Check each line of the listing for the word "branches" and report the ones that have it.

####

<file path="config.mk">
export PLATFORM = sky130hd
export DESIGN_NAME = pipeline_ctrl
export DESIGN_NICKNAME = d
export VERILOG_FILES = /design/src/rtl/pipeline_ctrl.sv
export SDC_FILE = /design/constraint.sdc
export NUM_CORES = 1
export LEC_CHECK = 0
export CAP_MARGIN = 10
export CORE_MARGIN = 5
export CORE_UTILIZATION = 41
export CTS_CLUSTER_SIZE = 12
export DETAILED_ROUTE_END_ITERATION = 12
export GPL_TIMING_DRIVEN = 0
export MAX_ROUTING_LAYER = met4
export PLACE_DENSITY = 0.87
export SYNTH_ARGS = -nofsm -noshare
export SYNTH_HDL_FRONTEND = slang
export SYNTH_SLANG_ARGS = --single-unit
</file>
<file path="constraint.sdc">
create_clock -name clk -period 3 [get_ports clk]
set_input_delay 0.9 -clock clk [delete_from_list [all_inputs] [get_ports clk]]
set_output_delay 0.9 -clock clk [all_outputs]
set_load 0.01 [all_outputs]
</file>
<file path="src/rtl/pipeline_ctrl.sv">
// Central stall/flush control for the 5-stage core: load-use, redirect, imem and dmem wait handling.
// Optional perf counters are enabled by defining PIPELINE_CTRL_PERF_EN.
module pipeline_ctrl #(
  parameter int unsigned WAIT_TIMEOUT = 255,
  parameter int unsigned CNT_W        = 16
) (
  input  logic             clk,
  input  logic             reset_n,
  input  logic [4:0]       id_rs,
  input  logic [4:0]       id_rt,
  input  logic             id_uses_rs,
  input  logic             id_uses_rt,
  input  logic             ex_mem_read,
  input  logic [4:0]       ex_rd_reg,
  input  logic             mem_redirect,
  input  logic             dmem_req,
  input  logic             dmem_ready,
  input  logic             imem_ready,
  output logic             pc_wren,
  output logic             fd_wren,
  output logic             de_wren,
  output logic             em_wren,
  output logic             mw_wren,
  output logic             fd_flush,
  output logic             de_flush,
  output logic             em_flush,
  output logic             mw_flush,
  output logic             dmem_abort,
  output logic             mem_timeout,
  output logic [CNT_W-1:0] stall_count,
  output logic [CNT_W-1:0] flush_count
);

  typedef enum logic [1:0] {BOOT, RUN, MEM_WAIT} state_t;

  localparam logic [CNT_W-1:0] TIMEOUT_C = CNT_W'(WAIT_TIMEOUT);
  localparam logic [CNT_W-1:0] ONE_C     = CNT_W'(1);

  state_t           state_q, state_d;
  logic [CNT_W-1:0] wait_cnt_q, wait_cnt_d;
  logic             mem_timeout_q, mem_timeout_d;
  logic             dmem_pending;
  logic             load_use;

  assign dmem_pending = dmem_req && !dmem_ready;
  assign load_use = ex_mem_read && (ex_rd_reg != 5'd0) &&
                    ((id_uses_rs && (id_rs == ex_rd_reg)) ||
                     (id_uses_rt && (id_rt == ex_rd_reg)));

  always_comb begin
    pc_wren       = 1'b0;
    fd_wren       = 1'b0;
    de_wren       = 1'b0;
    em_wren       = 1'b0;
    mw_wren       = 1'b0;
    fd_flush      = 1'b0;
    de_flush      = 1'b0;
    em_flush      = 1'b0;
    mw_flush      = 1'b0;
    dmem_abort    = 1'b0;
    state_d       = state_q;
    wait_cnt_d    = wait_cnt_q;
    mem_timeout_d = mem_timeout_q;
    // Outputs are forced quiet while reset is held, regardless of state.
    if (reset_n) begin
      if (state_q == BOOT) begin
        {fd_wren, de_wren, em_wren, mw_wren}     = 4'hf;
        {fd_flush, de_flush, em_flush, mw_flush} = 4'hf;
        state_d    = RUN;
        wait_cnt_d = '0;
      end else begin
        state_d    = RUN;
        wait_cnt_d = '0;
        if (dmem_pending && (wait_cnt_q < TIMEOUT_C)) begin
          wait_cnt_d = wait_cnt_q + ONE_C;
          state_d    = MEM_WAIT;
        end else if (dmem_pending) begin
          {pc_wren, fd_wren, de_wren, em_wren, mw_wren} = 5'h1f;
          mw_flush      = 1'b1;
          dmem_abort    = 1'b1;
          mem_timeout_d = 1'b1;
        end else if (mem_redirect) begin
          {pc_wren, fd_wren, de_wren, em_wren, mw_wren} = 5'h1f;
          {fd_flush, de_flush, em_flush}                = 3'h7;
        end else if (load_use) begin
          {de_wren, em_wren, mw_wren} = 3'h7;
          de_flush = 1'b1;
        end else if (!imem_ready) begin
          {fd_wren, de_wren, em_wren, mw_wren} = 4'hf;
          fd_flush = 1'b1;
        end else begin
          {pc_wren, fd_wren, de_wren, em_wren, mw_wren} = 5'h1f;
        end
      end
    end
  end

  always_ff @(posedge clk or negedge reset_n) begin
    if (!reset_n) begin
      state_q       <= BOOT;
      wait_cnt_q    <= '0;
      mem_timeout_q <= 1'b0;
    end else begin
      state_q       <= state_d;
      wait_cnt_q    <= wait_cnt_d;
      mem_timeout_q <= mem_timeout_d;
    end
  end

  assign mem_timeout = mem_timeout_q;

`ifdef PIPELINE_CTRL_PERF_EN
  logic [CNT_W-1:0] stall_count_q, stall_count_d;
  logic [CNT_W-1:0] flush_count_q, flush_count_d;

  always_comb begin
    stall_count_d = stall_count_q;
    flush_count_d = flush_count_q;
    if (reset_n && (state_q != BOOT) && !pc_wren && (stall_count_q != '1))
      stall_count_d = stall_count_q + ONE_C;
    // Outside BOOT, em_flush without mw_flush only happens on a redirect.
    if (reset_n && (state_q != BOOT) && em_flush && !mw_flush && (flush_count_q != '1))
      flush_count_d = flush_count_q + ONE_C;
  end

  always_ff @(posedge clk or negedge reset_n) begin
    if (!reset_n) begin
      stall_count_q <= '0;
      flush_count_q <= '0;
    end else begin
      stall_count_q <= stall_count_d;
      flush_count_q <= flush_count_d;
    end
  end

  assign stall_count = stall_count_q;
  assign flush_count = flush_count_q;
`else
  assign stall_count = '0;
  assign flush_count = '0;
`endif

endmodule

</file>
=== Word-level counts from Yosys, hierarchy flattened ===
Index checks and enable logic that the tools add are counted.

* Order comparisons: 1
* Bitwise operators: 2
* Reductions and logical operators: 11
* Equal/unequal tests: 2
* $add $sub $neg: 1
* Mux-type cells: 44

{| class="wikitable"
|+ Operator list
! operator !! number
|-
| 1-bit 2-to-1 mux || 40
|-
| 16-bit 2-to-1 mux || 2
|-
| 16-bit by 1-bit adder with 16-bit output (second input constant) || 1
|-
| 16-bit by 8-bit less-than comparator with 1-bit output (second input constant) || 1
|-
| 5-bit equality test || 2
|-
| 1-bit logical AND || 6
|-
| 5-bit nonzero test || 1
|-
| 2-bit 2-to-1 mux || 2
|-
| 4-bit AND reduction || 1
|-
| 2-bit zero test || 1
|-
| 1-bit inverter || 2
|-
| 1-bit zero test || 1
|-
| 1-bit logical OR || 1
|}

* Input bits: 24
* Output and inout port bits: 43
* Bits in registers: 19
* Word-level logic and storage cells: 64

=== Depth between registers and ports, before layout ===
Gate-level depths: netlist of run 1.

* Depth after elaboration: 10
* Gate-level depth with buffers: 6
* Gate-level depth less buffers: 6

=== Least setup slack after synthesis of run 1 ===
Ideal clock, no wire load.

* Kind: input-to-output
* From: input port ex_rd_reg[1]
* To: output port fd_flush
* Stages: 4
* Data arrival time: 2.034 ns
* Data required time: 2.100 ns
* Buffers on the path: 0
* Path slack: 0.066 ns
* Path through: or4_1 -> o21ai_0 -> a21oi_1 -> o32ai_1

* Cells in the longest elaborated chain, start to end: 10
* Elaborated cells on any way between the ends: 14
* Classes of those cells: eq/ne: 2; mux: 6; reduce/logical: 6

{| class="wikitable"
|+ RTL lines
! element !! line !! source
|-
| start: declaration || 14 || <nowiki>input logic [4:0] ex_rd_reg,</nowiki>
|-
| 5-bit equality test, on equally long branches || 47, 48 ||
|-
| 1-bit logical AND, on equally long branches || 47, 48 ||
|-
| 1-bit logical OR || 47 || <nowiki>((id_uses_rs && (id_rs == ex_rd_reg)) ||</nowiki>
|-
| 1-bit logical AND * || 46 || <nowiki>assign load_use = ex_mem_read && (ex_rd_reg != 5'd0) &&</nowiki>
|-
| 1-bit 2-to-1 mux * || 85 || <nowiki>end else if (load_use) begin</nowiki>
|-
| 1-bit 2-to-1 mux * || 82 || <nowiki>end else if (mem_redirect) begin</nowiki>
|-
| 1-bit 2-to-1 mux * || 77 || <nowiki>end else if (dmem_pending) begin</nowiki>
|-
| 1-bit 2-to-1 mux * || 74 || <nowiki>if (dmem_pending && (wait_cnt_q < TIMEOUT_C)) begin</nowiki>
|-
| 1-bit 2-to-1 mux * || 66 || <nowiki>if (state_q == BOOT) begin</nowiki>
|-
| 1-bit 2-to-1 mux * || 65 || <nowiki>if (reset_n) begin</nowiki>
|-
| end: declaration || 24 || <nowiki>output logic fd_flush,</nowiki>
|}

Mark *: on every way between the ends. The rest lies on a longest branch, timed or not.

=== Worst setup path in the final report of run 1 ===
* From: register wait_cnt_q[12]
* To: output port fd_wren

* Cells in the longest elaborated chain, start to end: 5

{| class="wikitable"
|+ RTL lines
! element !! line !! source
|-
| start: declaration || 40 || <nowiki>logic [CNT_W-1:0] wait_cnt_q, wait_cnt_d;</nowiki>
|-
| start signal: assignment || 105 || <nowiki>wait_cnt_q <= wait_cnt_d;</nowiki>
|-
| 16-bit by 8-bit less-than comparator with 1-bit output || 74 ||
|-
| 1-bit logical AND || 74 ||
|-
| 1-bit 2-to-1 mux || 74 ||
|-
| 1-bit 2-to-1 mux || 66 ||
|-
| 1-bit 2-to-1 mux || 65 ||
|-
| end: declaration || 20 || <nowiki>output logic fd_wren,</nowiki>
|}

No other way between the ends.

####

SOLUTION FOR THIS TASK:
| 5-bit equality test, on equally long branches || 47, 48 ||
| 1-bit logical AND, on equally long branches || 47, 48 ||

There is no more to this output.